A senior State Department official said later that Clinton’s “captured or killed” phrase was “not intended to signal a policy change.”
Clinton arrived in a capital city that has been cleared of the rubble and burned-out vehicles from weeks of street battles over the summer, yet still resembles an armed camp. Gun-toting men in mismatched camouflage guarded intersections and government buildings, and the staccato of small-arms fire greeted Clinton’s motorcade as she arrived under an overcast sky.
At the airport, dozens of militiamen crowded around America’s top diplomat, some shouting “God is great!” in Arabic as Clinton stopped to shake hands and exchange greetings. The secretary’s motorcade raced through the city with a motley escort of militia fighters in vans and pickup trucks, some with mounted machine guns and others adorned with camouflage netting and homemade flags.
At Tripoli’s main hospital, Clinton spoke with wounded fighters, including a man injured during fighting just four days earlier. Doctors thanked Clinton for promised help with supplies and equipment but said more was needed.
“We’re on your side,” she told them.
At a town-hall meeting, Clinton was greeted enthusiastically by university students, who took turns quizzing her on topics from women’s rights to U.S. internships. Everywhere, Clinton offered encouragement and a promise of continued U.S. backing for Libya during the transition to a new form of government.

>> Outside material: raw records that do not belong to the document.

--- config.mk ---
export PLATFORM = sky130hd
export DESIGN_NAME = rvv_vsetvl_unit
export DESIGN_NICKNAME = d
export VERILOG_FILES = /design/src/rtl/rvv_vsetvl_unit_pkg.sv /design/src/rtl/rvv_vlmax_calc.sv /design/src/rtl/rvv_vsetvl_unit.sv
export SDC_FILE = /design/constraint.sdc
export NUM_CORES = 1
export LEC_CHECK = 0
export CAP_MARGIN = 20
export CORE_MARGIN = 4
export CORE_UTILIZATION = 35
export CTS_BUF_LIST = sky130_fd_sc_hd__clkbuf_4 sky130_fd_sc_hd__clkbuf_8
export DETAILED_ROUTE_END_ITERATION = 7
export GPL_TIMING_DRIVEN = 0
export RECOVER_POWER = 100
export SYNTH_ARGS = -nofsm -noshare
export SYNTH_HDL_FRONTEND = slang
export SYNTH_SLANG_ARGS = --single-unit
--- constraint.sdc ---
create_clock -name clk -period 3.8 [get_ports clk]
set_clock_uncertainty 0.1 [all_clocks]
set_input_delay 0.38 -clock clk [delete_from_list [all_inputs] [get_ports clk]]
set_output_delay 0.38 -clock clk [all_outputs]
set_load 0.01 [all_outputs]
--- src/rtl/rvv_vsetvl_unit_pkg.sv ---
// Shared types for the RVV vector-configuration unit: vtype fields, SEW/LMUL
// encodings and the vset uop opcode.
package rvv_vsetvl_unit_pkg;

  typedef enum logic [1:0] {
    VSETVLI  = 2'd0,
    VSETIVLI = 2'd1,
    VSETVL   = 2'd2
  } vset_op_e;

  typedef enum logic [2:0] {
    SEW8  = 3'd0,
    SEW16 = 3'd1,
    SEW32 = 3'd2,
    SEW64 = 3'd3
  } sew_e;

  typedef enum logic [2:0] {
    LMUL1    = 3'd0,
    LMUL2    = 3'd1,
    LMUL4    = 3'd2,
    LMUL8    = 3'd3,
    LMUL_RSV = 3'd4,
    LMUL1_8  = 3'd5,
    LMUL1_4  = 3'd6,
    LMUL1_2  = 3'd7
  } lmul_e;

  typedef struct packed {
    logic  vma;
    logic  vta;
    sew_e  vsew;
    lmul_e vlmul;
  } vtype_t;

  // Right-shift amount for fractional LMUL: 1/8 -> 3, 1/4 -> 2, 1/2 -> 1.
  function automatic logic [2:0] frac_shift(input logic [2:0] vlmul);
    return 3'd4 - {1'b0, vlmul[1:0]};
  endfunction

endpackage

--- src/rtl/rvv_vlmax_calc.sv ---
// Combinational vtype legality and VLMAX = VLEN/SEW*LMUL using shifts only.
// SEW64 support is compiled in with RVV_VSETVL_SEW64_EN.
module rvv_vlmax_calc
  import rvv_vsetvl_unit_pkg::*;
#(
  parameter int VLEN = 128,
  parameter int XLEN = 32,
  parameter int ELEN = 32
) (
  input  logic [2:0]      vsew,
  input  logic [2:0]      vlmul,
  input  logic            rsv,
  output logic            vill,
  output logic [XLEN-1:0] vlmax
);

  logic            sew_ok;
  logic            frac_ok;
  logic [10:0]     sew_bits;
  logic [XLEN-1:0] base;

  always_comb begin
`ifdef RVV_VSETVL_SEW64_EN
    sew_ok = (vsew <= SEW32) || ((vsew == SEW64) && (ELEN == 64));
    base   = XLEN'(VLEN) >> ({1'b0, vsew} + 4'd3);
`else
    sew_ok = (vsew <= SEW32);
    base   = XLEN'(VLEN) >> ({2'b00, vsew[1:0]} + 4'd3);
`endif
    sew_bits = 11'd8 << vsew;
    frac_ok  = 1'b1;
    if (!vlmul[2]) begin
      vlmax = base << vlmul[1:0];
    end else begin
      vlmax   = base >> frac_shift(vlmul);
      // SEW must fit in ELEN*LMUL when LMUL is fractional
      frac_ok = int'(sew_bits) <= (ELEN >> frac_shift(vlmul));
    end
    vill = rsv || (vlmul == LMUL_RSV) || !sew_ok || !frac_ok;
  end

endmodule

--- src/rtl/rvv_vsetvl_unit.sv ---
// Two-stage vsetvl/vsetivli/vsetvl unit holding architectural vtype/vl.
// Optional SEW64 support: define RVV_VSETVL_SEW64_EN.
module rvv_vsetvl_unit
  import rvv_vsetvl_unit_pkg::*;
#(
  parameter int VLEN = 128,
  parameter int XLEN = 32,
  parameter int ELEN = 32
) (
  input  logic            clk,
  input  logic            rst_n,
  input  logic            flush,
  input  logic            in_valid,
  output logic            in_ready,
  input  vset_op_e        in_op,
  input  logic            in_rs1_x0,
  input  logic            in_rd_x0,
  input  logic [XLEN-1:0] in_avl,
  input  logic [XLEN-1:0] in_vtype,
  output logic            out_valid,
  input  logic            out_ready,
  output logic [XLEN-1:0] out_rd_data,
  output logic            out_rd_we,
  output logic [XLEN-1:0] vtype_q,
  output logic [XLEN-1:0] vl_q,
  output logic            vill_q
);

  localparam logic [XLEN-1:0] VILL_VTYPE = {1'b1, {(XLEN-1){1'b0}}};

  typedef struct packed {
    vset_op_e        op;
    logic            rs1_x0;
    logic            rd_x0;
    logic [XLEN-1:0] avl;
    logic [XLEN-1:0] vtype;
  } uop_t;

  typedef struct packed {
    logic [XLEN-1:0] vl;
    logic [XLEN-1:0] vtype;
    logic            rd_we;
  } res_t;

  uop_t            s1_q, s1_d;
  res_t            s2_q, s2_d, res;
  logic            s1_valid_q, s1_valid_d;
  logic            s2_valid_q, s2_valid_d;
  logic [XLEN-1:0] vl_d, vtype_d;
  logic            s2_load, commit, keep_vl, vill, cfg_vill, vtype_rsv;
  logic [XLEN-1:0] cur_vl, avl, vlmax;

  // A set top bit in a requested vtype is treated like any other reserved bit.
  assign vtype_rsv = |s1_q.vtype[XLEN-1:8];

  rvv_vlmax_calc #(.VLEN(VLEN), .XLEN(XLEN), .ELEN(ELEN)) u_vlmax (
    .vsew  (s1_q.vtype[5:3]),
    .vlmul (s1_q.vtype[2:0]),
    .rsv   (vtype_rsv),
    .vill  (cfg_vill),
    .vlmax (vlmax)
  );

  always_comb begin
    s2_load  = s1_valid_q && (!s2_valid_q || out_ready);
    in_ready = !flush && (!s1_valid_q || s2_load);
    commit   = s2_valid_q && out_ready && !flush;

    // The older uop sitting in S2 is the "current" state for the one in S1
    cur_vl  = s2_valid_q ? s2_q.vl : vl_q;
    keep_vl = (s1_q.op != VSETIVLI) && s1_q.rs1_x0 && s1_q.rd_x0;
    if (s1_q.op == VSETIVLI) avl = {{(XLEN-5){1'b0}}, s1_q.avl[4:0]};
    else if (!s1_q.rs1_x0)   avl = s1_q.avl;
    else if (!s1_q.rd_x0)    avl = '1;
    else                     avl = cur_vl;
    vill = cfg_vill || (keep_vl && (cur_vl > vlmax));

    res.vl    = vill ? '0 : ((avl < vlmax) ? avl : vlmax);
    res.vtype = vill ? VILL_VTYPE : s1_q.vtype;
    res.rd_we = !s1_q.rd_x0;

    s1_d       = s1_q;
    s1_valid_d = s1_valid_q;
    if (in_ready) begin
      s1_valid_d = in_valid;
      if (in_valid)
        s1_d = '{op: in_op, rs1_x0: in_rs1_x0, rd_x0: in_rd_x0, avl: in_avl, vtype: in_vtype};
    end
    if (flush) s1_valid_d = 1'b0;

    s2_d       = s2_q;
    s2_valid_d = s2_valid_q;
    if (s2_load) begin
      s2_d       = res;
      s2_valid_d = 1'b1;
    end else if (commit) begin
      s2_valid_d = 1'b0;
    end
    if (flush) s2_valid_d = 1'b0;

    vl_d    = commit ? s2_q.vl    : vl_q;
    vtype_d = commit ? s2_q.vtype : vtype_q;
  end

  always_ff @(posedge clk or negedge rst_n) begin
    if (!rst_n) begin
      s1_q       <= '0;
      s1_valid_q <= 1'b0;
      s2_q       <= '0;
      s2_valid_q <= 1'b0;
      vl_q       <= '0;
      vtype_q    <= VILL_VTYPE;
    end else begin
      s1_q       <= s1_d;
      s1_valid_q <= s1_valid_d;
      s2_q       <= s2_d;
      s2_valid_q <= s2_valid_d;
      vl_q       <= vl_d;
      vtype_q    <= vtype_d;
    end
  end

  assign out_valid   = s2_valid_q;
  assign out_rd_data = s2_q.vl;
  assign out_rd_we   = s2_q.rd_we;
  assign vill_q      = vtype_q[XLEN-1];

endmodule
==> results of run 1 <==
## worst reg2reg max path, delay by kind of cell, from the launching register on
kind | cells | cell delay (ps)
fa+ha+maj | 1 | 320
simple gates | 4 | 990
buf+inv | 3 | 470
flops | 1 | 430
compound gates | 6 | 1280
## routing by layer
| layer | part of all wire | track usage | wire length [um] |
|---|---|---|---|
| met5 | 0 | 0 | 0 |
| met4 | 0.016 | 0.0406 | 372 |
| met3 | 0.043 | 0.0294 | 1010 |
| met2 | 0.47 | 0.257 | 10900 |
| met1 | 0.47 | 0.231 | 10900 |
## metrics by stage
step	std cells	setup WS, ps
3_5_place_dp	1226	-602
6_report	1263	122
2_1_floorplan	722	4.97
4_1_cts	1260	2.07
3_3_place_gp	1224	-6250
5_1_grt	1263	-33.2
## area by class of cell
class,instances,area (um2)
buffer,69,452
clock buffer,19,255
clock inverter,13,135
fill,2368,13500
inverter,14,55.1
multi-input combinational,438,3740
sequential,199,4980
tap,330,413
timing repair buffer,181,1830
## registers in the layout (all words and copies together) (netlist names)
name	cells
out_rd_we	1
s1_q	68
out_rd_data	32
vtype_q	32
vl_q	32
out_valid	1
s2_q	32
s1_valid_q	1
## where the power goes
group / switching, uW / internal (uW) / leakage [uW]
logic: 402 / 399 / 0.00279
registers: 82.9 / 2230 / 0.00262
clock network: 788 / 566 / 0.000199
total: 1270 / 3200 / 0.00561
## synthesized netlist by cell type, types with 7 or more instances
cell type / count / share of area
nand2_1: 16 / 0.0066
dfrtp_1: 198 / 0.54
a22o_1: 8 / 0.0077
nand2b_1: 11 / 0.0076
ha_1: 19 / 0.026
inv_1: 14 / 0.0058
and2_1: 49 / 0.034
buf_4: 35 / 0.029
nor2_1: 26 / 0.011
nor3_1: 15 / 0.0083
buf_1: 7 / 0.0029
nand3_1: 9 / 0.0050
nor4_1: 16 / 0.011
a21oi_1: 15 / 0.0083
mux2i_1: 15 / 0.017
nor2b_1: 8 / 0.0055
clkbuf_1: 22 / 0.0091
mux2_2: 142 / 0.18
o22ai_1: 8 / 0.0055
o21ai_0: 7 / 0.0039
## timing repair
item | in CTS | in global routing
hold endpoints to repair | 57 | 0
pin swaps | 3 | 8
buffers inserted | 3 | 3
hold buffers | 1 | 0
resized for setup | 18 | 15
endpoints found under the setup margin | 16 | 16
## cells by family (layout without fill, tap and decap cells)
family,count (synthesis),in the layout,synth area share
xor gates and xnor gates,4,4,0.00468
buffers and inverters,85,296,0.0512
muxes,158,158,0.194
DFF,199,199,0.548
and+or+nand+nor,176,176,0.112
other,1,1,0.000412
adders and majority gates,20,20,0.0272
AOI/OAI and AO/OA,79,79,0.0636
## worst min-delay path by stage
stage                            start              end  slack [ps]  cells past startpoint
after global placement       out_rd_we        out_rd_we         360                      2
after global routing      in_vtype[11]         s1_q[11]         390                      2
after CTS                        rst_n  out_rd_data[15]         310                      2
after floorplan                  rst_n   out_rd_data[0]         -20                      0
after detailed placement         rst_n  out_rd_data[15]         230                      1
final                         s2_q[17]         s2_q[17]         390                      1
==> results by group, run 1 <==
Timing
  – Slew HR: -0.759
  – Least-Margin Pin Slew: 2640 ps
  – Fin. Hold Viols: 0
  – Setup Total Neg Slack: 0 ps
  – Final period util: 0.968
  – Final min period: 3680 ps
  – Final setup vio count: 0
  – Maximum clock rate: 0.272 GHz
  – Hold Worst Slack: 390 ps
  – Max-slew violation count: 58

Synthesis
  – Post-synth EDFFs: 0
  – Ys async rst share: 1.00
  – Most used DFF post-synth: dfrtp_1
  – Syn Std Cell Area: 9090 um2
  – Synthesized flop and latch total: 199
  – Syn avg cell area: 12.6 um2
  – Post-Synthesis Cells: 722
  – Ys Warns: 0
  – Synth unique cells: 66
  – Sequential area share after synthesis: 0.548
  – Mapped Nets: 814

Clock network
  – Num CTS Buffers: 17
  – CTS clk-pin slew, worst paths: 100 ps
  – CTS tree: yes
  – Clk root buf: clkbuf_8
  – Worst-Skew Late Latency: 460 ps
  – H-Tree Level Count: 4
  – Buffer depth of the longest clock path: 2
  – # clock sinks: 199

Die
  – Die area: 28,600 um2
  – Die W: 169 um
  – CORE AREA: 25,400 um2
  – Cell Rows: 58
  – I/O pin cnt: 173
  – Initial cell density of the core: 0.358
  – Die height: 169 um

Placed design
  – Post-DP HPWL: 17,400 um
  – Placed cell areas: 11,300 um2
  – IO Port Bufs: 172
  – Placer Congestion: 0.872

Final layout
  – Cell area after layout: 11,900 um2
  – Layout area overhead: 30.5%
  – Most common cell after layout, fill and taps aside: dfrtp_1
  – Layout cells sized above 1: 0.267
  – Final #Nets: 1,012
  – Commonest cells after routing, fill and taps aside: 197 x dfrtp_1, 141 x mux2_2, 100 x dlygate4sd3_1
  – Utilization after layout: 0.467
  – ANT cells: 0

GRT
  – Congestion Overflow GR: 0
  – Antenna violations before repair: 0
  – First-pass GRT wire length: 36,200 um
  – GRT Overall Usage: 0.162
  – Pin count of the biggest net entering global routing: 79
  – Vias in the first global route: 6,314

Drt
  – Routed Antenna Nets: 0
  – Vias per inst: 4.87
  – DR WL/cell: 18.4 um
  – Drt drc: 0
  – Via count: 6,153
  – First drt pass iteration count: 4
  – Total Wirelength: 23,200 um
  – Iteration-0 DRC count of the detailed router: 478

Critical path
  – R2r setup slk: 120 ps
  – Reg2reg start: s1_q[2]
  – Buffers and inverters on the worst path: 3
  – Worst reg2reg path endpoint: out_rd_data[4]
  – CP max FO: 10
  – Endpoint type of the worst setup path: flip-flop
  – CP Cell Sequence: buf_4, nand2b_1, nor3_1, inv_1, ha_1, and3_4, a221o_1, a21oi_2, o31ai_2, a21boi_1, o31a_1, or3_1, buf_6, o31ai_4
  – Critical path depth: 14
  – CP endpoint: out_rd_data[4]
  – Slowest cell delay on critical path: 430 ps
  – CP max-delay cell: dfrtp_1
  – Worst EP required: 4080 ps
  – Reg2reg path depth: 14
  – Arr. time, crit path: 3960 ps
  – Crit path max-delay family: compound AO/OA/AOI/OAI gates
  – Worst Setup Path Type: reg2reg
  – Critical Path Source: s1_q[2]
  – Startpoint types: flip-flop

Outcome
  – Outcome: finished, violations left
  – Violated checks: max-capacitance violations, max-slew violations

Power and ir drop
  – PwrDens: 377 nW/um2
  – Total power: 4470 uW
  – Leakage: 0.00561 uW
  – VDD IR max: 0.209 mV

Job
  – Max cap viols: 1

Worst hold path
  – Hold WC Path Type: reg2reg
No activity file was read; power rests on OpenSTA's default activity.
==> run 2: changes to the inputs <==
--- a/config.mk
+++ b/config.mk
@@ -12,6 +12,7 @@
 export DETAILED_ROUTE_END_ITERATION = 7
 export GPL_TIMING_DRIVEN = 0
 export RECOVER_POWER = 100
+export SLEW_MARGIN = 10
 export SYNTH_ARGS = -nofsm -noshare
 export SYNTH_HDL_FRONTEND = slang
 export SYNTH_SLANG_ARGS = --single-unit
==> results of run 2 <==
Final layout, timing and power as in run 1 (identical DEF).
==> run 3: changes to the inputs <==
--- a/config.mk
+++ b/config.mk
@@ -6,11 +6,12 @@
 export NUM_CORES = 1
 export LEC_CHECK = 0
 export CAP_MARGIN = 20
-export CORE_MARGIN = 4
+export CORE_MARGIN = 1.5
 export CORE_UTILIZATION = 35
 export CTS_BUF_LIST = sky130_fd_sc_hd__clkbuf_4 sky130_fd_sc_hd__clkbuf_8
 export DETAILED_ROUTE_END_ITERATION = 7
 export GPL_TIMING_DRIVEN = 0
+export HOLD_SLACK_MARGIN = 0.08
 export RECOVER_POWER = 100
 export SLEW_MARGIN = 10
 export SYNTH_ARGS = -nofsm -noshare
==> constraint.sdc (replaced) <==
create_clock -name clk -period 3.8 [get_ports clk]
set_clock_uncertainty 0.1 [all_clocks]
set_input_delay 0.57 -clock clk [delete_from_list [all_inputs] [get_ports clk]]
set_output_delay 0.57 -clock clk [all_outputs]
set_load 0.01 [all_outputs]
==> results by group, run 3 (synthesis results as in run 1) <==
Drt
  – Total Wirelength: 23,000 um (-0.65%)
  – First drt pass iteration count: 4 (unchanged)
  – Vias per inst: 4.91 (+0.79%)
  – Routed Antenna Nets: 0 (unchanged)
  – Via count: 6,246 (+1.5%)
  – Drt drc: 0 (unchanged)
  – Iteration-0 DRC count of the detailed router: 397 (-17%)
  – DR WL/cell: 18.1 um (-1.4%)

GRT
  – GRT Overall Usage: 0.178 (+0.0165)
  – First-pass GRT wire length: 36,200 um (-0.21%)
  – Congestion Overflow GR: 0 (unchanged)
  – Vias in the first global route: 6,344 (+0.48%)
  – Antenna violations before repair: 0 (unchanged)
  – Pin count of the biggest net entering global routing: 86 (+8.9%)

Clock network
  – Buffer depth of the longest clock path: 2 (unchanged)
  – Worst-Skew Late Latency: 460 ps (about the same)
  – Num CTS Buffers: 17 (unchanged)
  – H-Tree Level Count: 4 (unchanged)
  – CTS clk-pin slew, worst paths: 100 ps (about the same)
  – CTS tree: yes
  – # clock sinks: 199 (unchanged)
  – Clk root buf: clkbuf_8

Critical path
  – Worst EP required: 4070 ps (about the same)
  – Crit-path most repeated cell: buf_8
  – Slowest cell delay on critical path: 400 ps (-30 ps)
  – Endpoint type of the worst setup path: flip-flop
  – Startpoint types: flip-flop
  – Arr. time, crit path: 3930 ps (-30 ps)
  – CP max-delay cell: or3_4
  – Worst Setup Path Type: reg2reg
  – CP max FO: 19 (+9)
  – CP Cell Sequence: buf_8, buf_12, buf_8, mux2_2, ha_1, and3_1, a221o_1, a21oi_2, o31ai_2, a21boi_1, o31a_1, or3_4, buf_8, o31ai_4

Die
  – Initial cell density of the core: 0.359 (+0.00103)
  – Cell Rows: 58 (unchanged)
  – Die area: 27,000 um2 (-5.8%)
  – CORE AREA: 25,300 um2 (-0.29%)
  – Die height: 164 um (-3.0%)
  – Die W: 164 um (-3.0%)
  – I/O pin cnt: 173 (unchanged)

Final layout
  – Layout area overhead: 31.2%
  – Layout cells sized above 1: 0.275 (+0.00807)
  – Largest register FFs: 68 (unchanged)
  – Cell area after layout: 11,900 um2 (+0.56%)
  – Final #Nets: 1,021 (+0.89%)
  – ANT cells: 0 (unchanged)
  – Most common cell after layout, fill and taps aside: dfrtp_1
  – Commonest cells after routing, fill and taps aside: 197 x dfrtp_1, 142 x mux2_2, 100 x dlygate4sd3_1
  – Top reg by flops: s1_q
  – # fillers: 2,318 (-2.1%)

Timing
  – Fin. Hold Viols: 0 (unchanged)
  – Max-slew violation count: 54 (-6.9%)
  – Final setup vio count: 0 (unchanged)
  – Maximum clock rate: 0.274 GHz (+0.67%)
  – Least-Margin Pin Slew: 2490 ps (-148 ps)
  – Final period util: 0.962 (-0.00640)
  – Slew HR: -0.660 (+0.0990)
  – Final min period: 3650 ps (-24.3 ps)

Placed design
  – Placer Congestion: 0.860 (-1.4%)
  – Post-DP HPWL: 17,300 um (-0.80%)
  – Placed cell areas: 11,300 um2 (unchanged)
  – IO Port Bufs: 172 (unchanged)

Power and ir drop
  – Total power: 4440 uW (-0.67%)
  – Switching Fraction: 0.289 (+0.00476)
  – Leakage: 0.00564 uW (+0.52%)
  – P_sw: 1290 uW (+0.99%)
  – Logic pwr share: 0.181 (+0.002)
  – Pint: 3160 uW (-1.3%)
  – VDD IR max: 0.163 mV (-22%)
  – Seq pwr share: 0.521 (+0.003)
  – PwrDens: 372 nW/um2 (-1.2%)
  – Clk network pwr share: 0.297 (-0.006)

Worst hold path
  – Hold WC Path Type: reg2reg

Job
  – Max cap viols: 1 (unchanged)

Outcome
  – Violated checks: max-capacitance violations, max-slew violations
  – Outcome: finished, violations left
==> run 3: changes by cell type in the layout (fill, tap and decap cells not counted), sizes merged <==
cell / previous run / this run
clkbuf: 46 / 48
bufinv: 1 / 0
clkdlybuf4s25: 1 / 0
buf: 50 / 58
clkinvlp: 1 / 4
inv: 21 / 20
dlymetal6s4s: 0 / 1
clkinv: 4 / 2
==> run 3: repair_timing <==
| item | 4_1_cts | 5_1_grt |
|---|---|---|
| hold buffers | 1 | 0 |
| cloned | 0 | 0 |
| setup endpoints to repair | 16 | 16 |
| hold endpoints to repair | 53 | 0 |
| resized for setup | 20 | 17 |
| pin swaps | 2 | 7 |
| buffers inserted | 3 | 11 |
==> run 3: worst max-delay path, delay by kind of cell, from the launching register on <==
| kind | cells | cell delay, ps |
|---|---|---|
| adder cells (fa/ha/maj) | 1 | 310 |
| flip-flops | 1 | 390 |
| AO/OA/AOI/OAI | 6 | 1180 |
| AND/OR/NAND/NOR | 2 | 600 |
| buffers and inverters | 4 | 590 |
| multiplexers | 1 | 380 |
==> run 3: per-stage QoR <==
stage	hold slack (ps)	TNS, ps	worst slack, ps	util	instances
6_report	390	0	146	0.471	1272
5_1_grt	412	-48.7	-27.6	0.471	1272
4_1_cts	394	0	6.41	0.465	1261
3_5_place_dp	367	-7470	-564	0.446	1226
3_3_place_gp	363	-1287860	-6460	0.444	1224
2_1_floorplan	174	0	4.97	-	722
==> run 3: routing by layer <==
metal / vias to the layer above / track usage / part of all wire
met4: 0 / 0.0521 / 0.011
met1: 3116 / 0.250 / 0.47
met5: - / 0 / 0
met2: 148 / 0.288 / 0.49
li1: 2965 / - / -
met3: 17 / 0.0230 / 0.030
==> run 3: worst paths after layout <==
check                                from               to  slack (ps)  depth (start not counted)
worst max-delay path            out_valid   out_rd_data[4]         150                         14
worst min-delay path              s1_q[6]          s2_q[7]         390                          1
worst max register to register  out_valid   out_rd_data[4]         150                         14
worst min register to register    s1_q[6]          s2_q[7]         390                          1
max in group asynchronous           rst_n      vtype_q[31]         500                          4
min in group asynchronous           rst_n  out_rd_data[16]        1400                          2
==> run 3: layout make-up <==
type / count / area, um2 / share of cell area
Buffer: 70 / 474 / 0.0397
Inverter: 14 / 55.1 / 0.00461
Timing Repair Buffer: 189 / 1890 / 0.158
Clock inverter: 12 / 110 / 0.00923
Tap cell: 330 / 413 / 0.0346
Clock buffer: 20 / 269 / 0.0225
Multi-Input combinational cell: 438 / 3740 / 0.313
Sequential cell: 199 / 4980 / 0.418
==> run 3: power groups by stage <==
stage	clock network (uW)	logic [uW]	registers [uW]
after detailed placement	0	743	2360
after global routing	1460	889	2330
final	1320	805	2320
after global placement	0	726	2360
after floorplan	0	479	2330
after CTS	1380	766	2320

“Libya is as well-positioned as any country in recent history to make this journey to democracy successfully,” she told the town-hall gathering. “But it will not be easy. You have to unify.”
Clinton’s six-hour visit started with private meetings with Jibril and with Mustafa Abdel Jalil, the chairman of the Transitional National Council. One aide said Clinton sought to create a foundation for a “completely different partnership between the United States and Libya that is deep and broad.”
Unlike other Arab states that have overthrown dictatorships, Libya has vast resources, including one of the world’s largest petroleum reserves and billions of dollars in cash and assets locked away in Western accounts during Gaddafi’s rule. Citing those riches, Clinton offered only modest increases in U.S. financial and other aid. She announced millions of dollars in additional funds and dozens of specialists to help Libyan officials recover and destroy conventional weapons from Gaddafi’s arsenal.
The relatively restrained pledges prompted questions about the depth of the Obama administration’s commitment to Libya’s uprising. At the town-hall meeting, one man asked why Washington had deferred to other countries over leadership of NATO’s air campaign. Others have questioned why it took the Obama administration so long to send a high-level official to Tripoli, as France and Britain did weeks ago.
“Many people feel the United States has taken a back seat in helping the revolution. Will you now take the lead in helping us rebuild our country?” the questioner asked.
Clinton defended what she described as “the unique leadership role” played by Washington in organizing an international response to the Libyan uprising.
“The United States was actively involved, but we also thought it was important that there be a broad base of support for the Libyan revolution,” she said.
Even in the rebuilding phase, most of the ideas and energy will come from other sources, mostly the Libyans themselves, she said. But, she added, the United States “will continue to stand with you.”